Stellar Evolution --- is the result of the interplay between
gravity and pressure support of the core of a star mediated by nuclear fusion
reactions. As soon as any nuclear fuel is exhausted in a star's core, gravity
will cause the core to contract and heat up because of the release
of gravitational binding energy. In general, what then happens is that
it becomes hot enough to fuse the heavier elements in turn, which require
higher temperatures because of the greater electrostatic repulsion between ever
larger numbers of protons. In principle, this can go on until the formation of
iron in the core.
Low-mass versus High-mass Evolution --- The limiting factor
in evolution is the mass of the star, which determines how hot the
core can become by gravitational collapse. Low-mass and high-mass stars
therefore leave different remnants.
Low-mass evolution---A Red Giant is a post main-sequence star that has a hot
contracting helium core and hydrogen fusing in a shell around the core. The
envelope of such a star expands in response to the very hot conditions at the
center to produce a luminous red star, a red giant. In a low-mass star, the
helium core becomes so dense that further contraction is resisted by the
pressure that results when electrons get too crowded (more on this wierd state
of matter later). Eventually, the helium core begins fusion to carbon in an
explosion --- the helium flash. A star with helium fusion at the core and
hydrogen fusion in a shell is called a horizontal branch star because of its
position on the H-R diagram. When the helium in the core eventually runs out
the process starts again, with the core contracting until it is hot enough for
helium fusion to start in a shell, with hydrogen fusion in an outer shell.
Again the star swells up, this time to a supergiant star (radius maybe around
3AU, e.g. Betelgeuse). For a star of less than around 8 solar masses, the
core never gets hot enough to "burn" carbon. The outer shells of the star
separate from the inner parts and become a planetary nebula (see below) and
the core goes on to become a white dwarf star (see below).

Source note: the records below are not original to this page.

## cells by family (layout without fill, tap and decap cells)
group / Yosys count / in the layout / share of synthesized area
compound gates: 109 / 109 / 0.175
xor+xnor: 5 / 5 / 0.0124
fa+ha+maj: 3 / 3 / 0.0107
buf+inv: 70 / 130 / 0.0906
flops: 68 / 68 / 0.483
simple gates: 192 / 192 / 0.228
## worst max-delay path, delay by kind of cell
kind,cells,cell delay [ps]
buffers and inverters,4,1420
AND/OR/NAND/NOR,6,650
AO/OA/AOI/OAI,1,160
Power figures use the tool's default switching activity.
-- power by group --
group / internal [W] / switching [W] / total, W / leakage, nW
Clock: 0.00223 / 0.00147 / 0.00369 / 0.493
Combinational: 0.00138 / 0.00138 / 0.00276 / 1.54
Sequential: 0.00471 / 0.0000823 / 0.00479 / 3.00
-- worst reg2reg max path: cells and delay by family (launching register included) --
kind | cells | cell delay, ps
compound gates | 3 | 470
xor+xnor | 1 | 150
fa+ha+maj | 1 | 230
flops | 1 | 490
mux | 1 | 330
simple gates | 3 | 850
<file path="config.mk">
export PLATFORM = sky130hd
export DESIGN_NAME = mmio_ctrl
export DESIGN_NICKNAME = d
export VERILOG_FILES = /design/src/rtl/mmio_pkg.sv /design/src/rtl/mmio_keyq.sv /design/src/rtl/mmio_ctrl.sv
export SDC_FILE = /design/constraint.sdc
export NUM_CORES = 1
export LEC_CHECK = 0
export BUFFER_PORTS_ARGS = -buffer_cell sky130_fd_sc_hd__buf_2
export CORE_ASPECT_RATIO = 0.5
export CORE_MARGIN = 2
export CORE_UTILIZATION = 53
export CTS_CLUSTER_DIAMETER = 100
export DETAILED_ROUTE_END_ITERATION = 16
export PLACE_DENSITY = 0.78
export SLEW_MARGIN = 20
export SYNTH_ARGS = -nofsm -noshare
export SYNTH_HDL_FRONTEND = slang
export SYNTH_HIERARCHICAL = 1
export SYNTH_SLANG_ARGS = --single-unit
</file>
<file path="constraint.sdc">
create_clock -name clk -period 4.1 [get_ports clk]
set_input_delay 0.82 -clock clk [delete_from_list [all_inputs] [get_ports clk]]
set_output_delay 0.82 -clock clk [all_outputs]
set_load 0.02 [all_outputs]
</file>
<file path="src/rtl/mmio_pkg.sv">
// mmio_pkg: shared definitions for the memory-mapped I/O controller.
// I/O page offsets, the region decode type and KEY register layout.
package mmio_pkg;

   localparam logic [4:0] KEY_OFS    = 5'h00;
   localparam logic [4:0] ACCEL_OFS  = 5'h04;
   localparam logic [4:0] SOUND_OFS  = 5'h08;
   localparam logic [4:0] LED_OFS    = 5'h0C;
   localparam logic [4:0] KSTAT_OFS  = 5'h10;
   localparam logic [4:0] CYCLES_OFS = 5'h14;

   localparam int IO_BYTES = 24;

   localparam int KEY_VALID_BIT = 31;

   typedef enum logic [1:0] {
      R_NONE,
      R_DMEM,
      R_SMEM,
      R_IO
   } region_e;

endpackage

</file>
<file path="src/rtl/mmio_keyq.sv">
// mmio_keyq: keyboard code FIFO with circular pointers.
// Head is visible combinationally; overflow is sticky until cleared.
module mmio_keyq #(
   parameter int DEPTH = 8,
   parameter int WIDTH = 8
) (
   input  logic                       clk,
   input  logic                       rst_n,
   input  logic                       push,
   input  logic                       pop,
   input  logic                       clr_ovf,
   input  logic [WIDTH-1:0]           din,
   output logic [WIDTH-1:0]           head,
   output logic                       empty,
   output logic [$clog2(DEPTH):0]     count,
   output logic                       overflow
);

   localparam int AW = $clog2(DEPTH);
   localparam int CW = AW + 1;

   logic [WIDTH-1:0] mem [DEPTH];
   logic [AW-1:0]    wr_ptr;
   logic [AW-1:0]    rd_ptr;
   logic             full;
   logic             do_push;
   logic             do_pop;
   logic             ovf_set;

   assign full    = (count == CW'(DEPTH));
   assign empty   = (count == '0);
   assign head    = mem[rd_ptr];
   // A pop frees a slot in the same cycle, so a full queue still accepts.
   assign do_pop  = pop & ~empty;
   assign do_push = push & (~full | do_pop);
   assign ovf_set = push & full & ~do_pop;

   // Storage needs no reset: pointers define which entries are live.
   always_ff @(posedge clk) begin
      if (do_push) mem[wr_ptr] <= din;
   end

   // Pointer, occupancy and sticky overflow state.
   always_ff @(posedge clk or negedge rst_n) begin
      if (!rst_n) begin
         wr_ptr   <= '0;
         rd_ptr   <= '0;
         count    <= '0;
         overflow <= 1'b0;
      end else begin
         if (do_push) wr_ptr <= wr_ptr + 1'b1;
         if (do_pop)  rd_ptr <= rd_ptr + 1'b1;
         case ({do_push, do_pop})
            2'b10:   count <= count + 1'b1;
            2'b01:   count <= count - 1'b1;
            default: count <= count;
         endcase
         if (ovf_set)      overflow <= 1'b1;
         else if (clr_ovf) overflow <= 1'b0;
      end
   end

endmodule

</file>
<file path="src/rtl/mmio_ctrl.sv">
// mmio_ctrl: decodes CPU word accesses into data, screen and I/O space.
// Owns sound, LED, cycle counter registers and the keyboard FIFO.
module mmio_ctrl
   import mmio_pkg::*;
#(
   parameter int                   wordsize   = 32,
   parameter logic [wordsize-1:0]  DMEM_BASE  = 32'h1001_0000,
   parameter int                   DMEM_WORDS = 1024,
   parameter logic [wordsize-1:0]  SMEM_BASE  = 32'h1002_0000,
   parameter int                   SMEM_WORDS = 1200,
   parameter logic [wordsize-1:0]  IO_BASE    = 32'h1003_0000,
   parameter int                   KEYQ_DEPTH = 8,
   parameter int                   LED_BITS   = 16
) (
   input  logic                  clk,
   input  logic                  rst_n,
   input  logic                  cpu_rd,
   input  logic                  cpu_wr,
   input  logic [wordsize-1:0]   cpu_addr,
   input  logic [wordsize-1:0]   cpu_writedata,
   output logic [wordsize-1:0]   cpu_readdata,
   output logic                  dmem_wr,
   input  logic [wordsize-1:0]   dmem_readdata,
   output logic                  smem_wr,
   input  logic [wordsize-1:0]   smem_readdata,
   input  logic                  key_valid,
   input  logic [7:0]            key_code,
   input  logic [wordsize-1:0]   accel_val,
   output logic [wordsize-1:0]   sound_period,
   output logic [LED_BITS-1:0]   lights,
   output logic                  bus_err
);

   localparam int CW = $clog2(KEYQ_DEPTH) + 1;

   localparam logic [wordsize-1:0] DMEM_SPAN = wordsize'(4 * DMEM_WORDS);
   localparam logic [wordsize-1:0] SMEM_SPAN = wordsize'(4 * SMEM_WORDS);
   localparam logic [wordsize-1:0] IO_SPAN   = wordsize'(IO_BYTES);

   logic [wordsize-1:0] dmem_ofs;
   logic [wordsize-1:0] smem_ofs;
   logic [wordsize-1:0] io_ofs;
   logic                dmem_hit;
   logic                smem_hit;
   logic                io_hit;
   logic                aligned;
   region_e             region;
   logic [4:0]          io_sel;
   logic                io_wr;
   logic                key_pop;
   logic                wr_sound;
   logic                wr_led;
   logic                wr_kstat;
   logic                wr_cycles;
   logic [7:0]          key_head;
   logic                key_empty;
   logic [CW-1:0]       key_count;
   logic                key_ovf;
   logic [wordsize-1:0] cycles;
   logic [wordsize-1:0] io_rdata;

   assign dmem_ofs = cpu_addr - DMEM_BASE;
   assign smem_ofs = cpu_addr - SMEM_BASE;
   assign io_ofs   = cpu_addr - IO_BASE;

   assign dmem_hit = (cpu_addr >= DMEM_BASE) && (dmem_ofs < DMEM_SPAN);
   assign smem_hit = (cpu_addr >= SMEM_BASE) && (smem_ofs < SMEM_SPAN);
   assign io_hit   = (cpu_addr >= IO_BASE) && (io_ofs < IO_SPAN);
   assign aligned  = (cpu_addr[1:0] == 2'b00);

   // Region decode; misaligned addresses never map anywhere.
   always_comb begin
      region = R_NONE;
      if (aligned) begin
         unique case (1'b1)
            dmem_hit: region = R_DMEM;
            smem_hit: region = R_SMEM;
            io_hit:   region = R_IO;
            default:  region = R_NONE;
         endcase
      end
   end

   assign io_sel    = io_ofs[4:0];
   assign io_wr     = cpu_wr & (region == R_IO);
   assign key_pop   = cpu_rd & (region == R_IO) & (io_sel == KEY_OFS);
   assign wr_sound  = io_wr & (io_sel == SOUND_OFS);
   assign wr_led    = io_wr & (io_sel == LED_OFS);
   assign wr_kstat  = io_wr & (io_sel == KSTAT_OFS);
   assign wr_cycles = io_wr & (io_sel == CYCLES_OFS);

   assign dmem_wr = cpu_wr & (region == R_DMEM);
   assign smem_wr = cpu_wr & (region == R_SMEM);

   mmio_keyq #(
      .DEPTH (KEYQ_DEPTH),
      .WIDTH (8)
   ) u_keyq (
      .clk      (clk),
      .rst_n    (rst_n),
      .push     (key_valid),
      .pop      (key_pop),
      .clr_ovf  (wr_kstat),
      .din      (key_code),
      .head     (key_head),
      .empty    (key_empty),
      .count    (key_count),
      .overflow (key_ovf)
   );

   // I/O page read mux; KEY reads zero when nothing is queued.
   always_comb begin
      io_rdata = '0;
      unique case (io_sel)
         KEY_OFS: begin
            if (!key_empty) begin
               io_rdata[KEY_VALID_BIT] = 1'b1;
               io_rdata[7:0]           = key_head;
            end
         end
         ACCEL_OFS:  io_rdata = accel_val;
         SOUND_OFS:  io_rdata = sound_period;
         LED_OFS:    io_rdata[LED_BITS-1:0] = lights;
         KSTAT_OFS: begin
            io_rdata[KEY_VALID_BIT] = key_ovf;
            io_rdata[CW-1:0]        = key_count;
         end
         CYCLES_OFS: io_rdata = cycles;
         default:    io_rdata = '0;
      endcase
   end

   // CPU read data mux; unmapped accesses read as zero.
   always_comb begin
      cpu_readdata = '0;
      case (region)
         R_DMEM:  cpu_readdata = dmem_readdata;
         R_SMEM:  cpu_readdata = smem_readdata;
         R_IO:    cpu_readdata = io_rdata;
         default: cpu_readdata = '0;
      endcase
   end

   // Peripheral registers, cycle counter and the bus error pulse.
   always_ff @(posedge clk or negedge rst_n) begin
      if (!rst_n) begin
         sound_period <= '0;
         lights       <= '0;
         cycles       <= '0;
         bus_err      <= 1'b0;
      end else begin
         if (wr_sound) sound_period <= cpu_writedata;
         if (wr_led)   lights <= cpu_writedata[LED_BITS-1:0];
         if (wr_cycles) cycles <= cpu_writedata;
         else           cycles <= cycles + 1'b1;
         bus_err <= (cpu_rd | cpu_wr) & (region == R_NONE);
      end
   end

endmodule
</file>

Planetary Nebulae --- are expanding shells of gas, thought to be the
result of the loss of the outer envelope of a low-mass star during the late
stages of its evolution. They have nothing to do with planets. They glow by
a process of fluorescence, pumped by UV light from the very hot, very luminous
central star. They have a temperature of about 10,000~K, maintained by
heating from the central star. The nebulae are expanding at about 20
kilometers per second and dissipate in about 50,000 years. There are about
1000 known in the Galaxy, but their short lifetimes mean that this is only a
tiny fraction of them. They are therefore very common.
Stellar remnant --- is the generic name for the dense collapsed leftovers of
stellar evolution, whether low mass or high mass.
White Dwarfs --- are thought to be the remnant of low mass evolution.
The carbon core of such an object collapses until stopped by electron
degeneracy pressure, which is essentially when the electrons "touch". This
stiffness of electrons and resistance to further compression is a quantum
mechanical phenomenon, and arises from the identical nature of electrons. A
white dwarf is initially very hot but cools as it ages. Since it can no
longer adjust its core, it cools at constant radius. Because the white dwarf
is degenerate, the pressure which supports it doesn't depend on the
temperature, only on the density, so the larger the mass of the WD, the
smaller it is. A 1 solar mass white dwarf is about the size of the Earth and
one teaspoonful of white dwarf matter would weigh about 5 tons.
Chandrasekhar Limit --- A white dwarf can't have indefinitely high
mass. As the density increases, the degeneracy pressure saturates. Formally,
the radius of the star could become zero. The mass at which this happens is
the Chandrasekhar Limit, about 1.4 solar masses for a white dwarf of normal
composition.
Binding energy --- of protons and neutrons in a nucleus is a measure of how
tightly bound the nucleaus is, and so (since energy is equivalent to mass) how
much less mass a nucleus has than its constituent particles. (Recall that a
helium nucleus has less mass than 4 protons.) Apart from some wiggles up and
down, this binding energy increases from hydrogen to iron, and then decreases
again to the heavier elements. This means that fusion of light nuclei into
heavier ones (generally) produces energy, up to the fusion of iron, but beyond
this it absorbs energy. So, once a star has made iron in its core, further
fusion reactions won't provide the energy to keep the star stable against its
luminosity.
High Mass Stellar Evolution --- proceeds much more rapidly and
dramatically than low-mass evolution. The cycles of core fusion followed by
core collapse do not end with the production of carbon in the core, as with a
low mass star, but can proceed all the way to the production of iron in the
core, with fusion of lighter elements in shells round the core. Such a star
will have a core temperature of several billion Kelvin and is very large (a
supergiant). Once this stage is reached, the star can no longer support
itself by fusion reactions because of binding energy considerations (see
below) and will probably undergo a Type~II supernova (see later).